In this respect, the global market economy’s encroachment remakes both rural and urban landscapes, undermining or erasing embedded cultural rhythms and imposing a sanitised, commodified vision of modernity and ‘progress’.
For instance, take the industrial food system, driven by monocultures, chemical inputs and a singular focus on profit. This has led to a proliferation of highly processed, nutrient-deficient foods. The direct result of this shift has been a significant increase in diet-related diseases such as obesity, diabetes and cardiovascular issues. What is celebrated as economic growth—the expansion of the healthcare industry—is, in reality, a response to the negative health consequences created by another aspect of this same industrial ‘progress’.
From a purely economic standpoint, the expansion of the private healthcare sector is considered a positive development, as it contributes significantly to GDP growth. This reflects an increase in spending on medical services, pharmaceuticals and technology, thereby implying economic advancement. This form of ‘progress’ is a perverse reflection of the debasement of what was once a healthy food system based on traditional agronomic practices.
In traditional systems like Ayurveda, health was seen as a product of harmony between the individual, their diet and the natural world, underpinned by a spiritual understanding of existence. This has been supplanted by a biomedical model that views the body as a machine to be repaired, disconnected from its food source and environment.
Healthcare has become a commodified service—a business model thriving on the very illnesses created by the industrial agricultural system. It is becoming quite a well-worn statement in certain circles, but it makes it no less true: we need more family farms based on organics and fewer family doctors.
For centuries, Ayurveda offered a holistic model of health tuned to the rhythms and needs of traditional communities. Its preventive approach was remarkably effective in settings where people ate seasonal, unprocessed foods and they lived lives more closely attuned to nature. Ayurveda taught that health was the product of harmony—between body, mind, spirit, diet, community and the environment.
However, whether in the back lanes of towns and cities or out in the fields, there are complementary aspects that challenge dominant narratives of progress, which equate technological acceleration and market expansion with ‘development’.

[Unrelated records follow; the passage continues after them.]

[config.mk]
export PLATFORM = sky130hd
export DESIGN_NAME = stable_sorted_priority_queue
export DESIGN_NICKNAME = d
export VERILOG_FILES = /design/src/stsq_pkg.sv /design/src/stable_sorted_priority_queue.sv /design/src/stsq_cell.sv
export SDC_FILE = /design/constraint.sdc
export NUM_CORES = 2
export LEC_CHECK = 0
export BUFFER_PORTS_ARGS = -buffer_cell sky130_fd_sc_hd__buf_2
export CORE_ASPECT_RATIO = 0.8
export CORE_MARGIN = 2
export CORE_UTILIZATION = 50
export CTS_BUF_LIST = sky130_fd_sc_hd__clkbuf_4 sky130_fd_sc_hd__clkbuf_8 sky130_fd_sc_hd__clkbuf_16
export DETAILED_ROUTE_END_ITERATION = 8
export PLACE_DENSITY = 0.76
export SYNTH_ARGS = -nofsm -noshare
export SYNTH_HDL_FRONTEND = slang
export SYNTH_SLANG_ARGS = --single-unit
[constraint.sdc]
create_clock -name clock -period 9.01 [get_ports clock]
set_clock_uncertainty 0.15 [all_clocks]
set_input_delay 1.3515 -clock clock [delete_from_list [all_inputs] [get_ports clock]]
set_output_delay 1.3515 -clock clock [all_outputs]
set_load 0.005 [all_outputs]
[src/stsq_pkg.sv]
// Shared types and constants for the stable sorted priority queue.
// Used by the cell, the top level and the checker; depends on nothing.
`default_nettype none

package stsq_pkg;

   localparam int CAPACITY_DEFAULT = 16;
   localparam int PRIO_W           = 8;
   localparam int PAYLOAD_W        = 32;
   localparam int OCC_W            = 5;

   localparam logic FUNC_ENQUEUE = 1'b0;
   localparam logic FUNC_DEQUEUE = 1'b1;

   typedef struct packed {
      logic                 func;
      logic [PRIO_W-1:0]    priority_req;
      logic [PAYLOAD_W-1:0] payload;
   } req_type;

   typedef struct packed {
      logic                 queue_empty;
      logic [PRIO_W-1:0]    front_priority;
      logic [PAYLOAD_W-1:0] front_payload;
      logic [OCC_W-1:0]     occupancy;
      logic                 refused;
   } rsp_type;

   typedef struct packed {
      logic [PRIO_W-1:0]    prio;
      logic [PAYLOAD_W-1:0] payload;
   } entry_type;

   typedef struct packed {
      logic      enq;
      logic      deq;
      entry_type item;
   } cmd_type;

endpackage

`default_nettype wire

[src/stable_sorted_priority_queue.sv]
// Top level of the stable sorted priority queue: a chain of stsq_cell slots,
// the occupancy count and the result register. Depends on stsq_pkg, stsq_cell.
//
// Holds up to CAPACITY entries sorted by ascending priority; equal priorities
// leave in arrival order. Each request transfer either enqueues an entry or
// dequeues the front one, and yields exactly one response transfer reporting
// the front entry, emptiness and occupancy after the operation. Every cell
// compares against the new priority in parallel and all cells shift together,
// so a new request is taken every cycle while the response register is free
// or being drained. An enqueue into a full queue is dropped and flagged with
// refused; a dequeue of an empty queue changes nothing. occupancy reports
// the count modulo 32.
`default_nettype none

module stable_sorted_priority_queue #(
   parameter int CAPACITY = stsq_pkg::CAPACITY_DEFAULT
) (
   input  wire logic              clock,
   input  wire logic              reset,
   input  wire logic              req_valid,
   output logic                   req_stall,
   input  wire stsq_pkg::req_type req_data,
   output logic                   rsp_valid,
   input  wire logic              rsp_stall,
   output stsq_pkg::rsp_type      rsp_data
);

   localparam int CNT_W = $clog2(CAPACITY + 1);

   logic [CNT_W-1:0]  count_ff;
   logic [CNT_W-1:0]  count_in;
   logic              rsp_valid_ff;
   logic              rsp_valid_in;
   stsq_pkg::rsp_type rsp_ff;
   stsq_pkg::rsp_type rsp_in;

   logic              req_fire;
   logic              full;
   logic              empty;
   stsq_pkg::cmd_type cmd;

   logic                cell_keep  [CAPACITY];
   stsq_pkg::entry_type cell_entry [CAPACITY];
   stsq_pkg::entry_type cell_next  [CAPACITY];

   assign req_stall = rsp_valid_ff && rsp_stall;
   assign req_fire  = req_valid && !req_stall;
   assign full      = (count_ff == CNT_W'(CAPACITY));
   assign empty     = (count_ff == '0);

   always_comb begin
      cmd.item.prio    = req_data.priority_req;
      cmd.item.payload = req_data.payload;
      cmd.enq = req_fire && (req_data.func == stsq_pkg::FUNC_ENQUEUE) && !full;
      cmd.deq = req_fire && (req_data.func == stsq_pkg::FUNC_DEQUEUE) && !empty;
   end

   for (genvar g = 0; g < CAPACITY; g++) begin : g_cell
      logic                left_keep;
      stsq_pkg::entry_type left_entry;
      stsq_pkg::entry_type right_entry;

      if (g == 0) begin : g_head
         assign left_keep  = 1'b1;
         assign left_entry = cmd.item;
      end else begin : g_body
         assign left_keep  = cell_keep[g-1];
         assign left_entry = cell_entry[g-1];
      end

      if (g == CAPACITY - 1) begin : g_tail
         assign right_entry = cmd.item;
      end else begin : g_mid
         assign right_entry = cell_entry[g+1];
      end

      stsq_cell u_cell (
         .clock       (clock),
         .cmd         (cmd),
         .occupied    (CNT_W'(g) < count_ff),
         .left_keep   (left_keep),
         .left_entry  (left_entry),
         .right_entry (right_entry),
         .keep        (cell_keep[g]),
         .entry       (cell_entry[g]),
         .next_entry  (cell_next[g])
      );
   end

   always_comb begin
      count_in = count_ff;
      if (cmd.enq) begin
         count_in = count_ff + 1'b1;
      end else if (cmd.deq) begin
         count_in = count_ff - 1'b1;
      end
   end

   always_comb begin
      rsp_in                = rsp_ff;
      rsp_valid_in          = rsp_valid_ff && rsp_stall;
      if (req_fire) begin
         rsp_valid_in          = 1'b1;
         rsp_in.queue_empty    = (count_in == '0);
         rsp_in.front_priority = (count_in == '0) ? '0 : cell_next[0].prio;
         rsp_in.front_payload  = (count_in == '0) ? '0 : cell_next[0].payload;
         rsp_in.occupancy      = stsq_pkg::OCC_W'(count_in);
         rsp_in.refused        = (req_data.func == stsq_pkg::FUNC_ENQUEUE) && full;
      end
   end

   always_ff @(posedge clock) begin
      if (reset) begin
         count_ff     <= '0;
         rsp_valid_ff <= 1'b0;
      end else begin
         count_ff     <= count_in;
         rsp_valid_ff <= rsp_valid_in;
      end
      rsp_ff <= rsp_in;
   end

   assign rsp_valid = rsp_valid_ff;
   assign rsp_data  = rsp_ff;

endmodule

`default_nettype wire

[src/stsq_cell.sv]
// One slot of the sorted chain: holds an entry and shifts with its neighbors.
// Depends on stsq_pkg.
`default_nettype none

module stsq_cell (
   input  wire logic                clock,
   input  wire stsq_pkg::cmd_type   cmd,
   input  wire logic                occupied,
   input  wire logic                left_keep,
   input  wire stsq_pkg::entry_type left_entry,
   input  wire stsq_pkg::entry_type right_entry,
   output logic                     keep,
   output stsq_pkg::entry_type      entry,
   output stsq_pkg::entry_type      next_entry
);

   stsq_pkg::entry_type entry_ff;
   stsq_pkg::entry_type entry_in;

   assign keep = occupied && (entry_ff.prio <= cmd.item.prio);

   always_comb begin
      entry_in = entry_ff;
      if (cmd.enq) begin
         if (keep) begin
            entry_in = entry_ff;
         end else if (left_keep) begin
            entry_in = cmd.item;
         end else begin
            entry_in = left_entry;
         end
      end else if (cmd.deq) begin
         entry_in = right_entry;
      end
   end

   assign entry      = entry_ff;
   assign next_entry = entry_in;

   always_ff @(posedge clock) begin
      entry_ff <= entry_in;
   end

endmodule

`default_nettype wire
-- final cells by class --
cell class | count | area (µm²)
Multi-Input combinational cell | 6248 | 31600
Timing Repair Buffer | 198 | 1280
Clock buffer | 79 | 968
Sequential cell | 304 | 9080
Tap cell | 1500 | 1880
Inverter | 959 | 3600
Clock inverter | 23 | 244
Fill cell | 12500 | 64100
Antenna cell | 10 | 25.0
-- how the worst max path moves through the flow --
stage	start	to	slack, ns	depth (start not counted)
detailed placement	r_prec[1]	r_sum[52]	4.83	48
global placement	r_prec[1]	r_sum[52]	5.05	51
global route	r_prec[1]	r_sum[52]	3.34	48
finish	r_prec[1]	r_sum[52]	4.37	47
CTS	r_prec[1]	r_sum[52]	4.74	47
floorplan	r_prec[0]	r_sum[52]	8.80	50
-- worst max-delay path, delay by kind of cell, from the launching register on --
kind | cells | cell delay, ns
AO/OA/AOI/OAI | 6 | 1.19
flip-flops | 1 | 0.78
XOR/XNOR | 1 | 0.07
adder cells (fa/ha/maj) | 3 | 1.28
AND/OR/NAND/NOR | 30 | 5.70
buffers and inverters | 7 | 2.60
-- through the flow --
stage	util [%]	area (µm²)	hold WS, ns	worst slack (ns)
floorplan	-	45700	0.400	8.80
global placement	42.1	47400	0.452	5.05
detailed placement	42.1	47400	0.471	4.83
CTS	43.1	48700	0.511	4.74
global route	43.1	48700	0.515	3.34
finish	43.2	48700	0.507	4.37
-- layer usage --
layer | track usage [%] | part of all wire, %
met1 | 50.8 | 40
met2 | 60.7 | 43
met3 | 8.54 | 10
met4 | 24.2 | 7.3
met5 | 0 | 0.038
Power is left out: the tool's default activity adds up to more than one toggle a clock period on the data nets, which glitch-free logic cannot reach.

There is a longing for rootedness—both in the land that produces healthy food and in the quest for a sense of place—with reverence for individuals, communities and the natural world.
The sacred is not a relic of an idealised past. Spirituality is enacted daily through ritual, work and community care and serves as a form of reaffirmation that sustains hope and dignity. Asserting these ways involves regenerating food sovereignty, fostering agroecological practices and respecting communal bonds rather than sweeping them aside.
It also demands recognising labour as engagement with life’s cycles and community welfare, not as alienated toil to line the pockets of shareholders who live half a world away.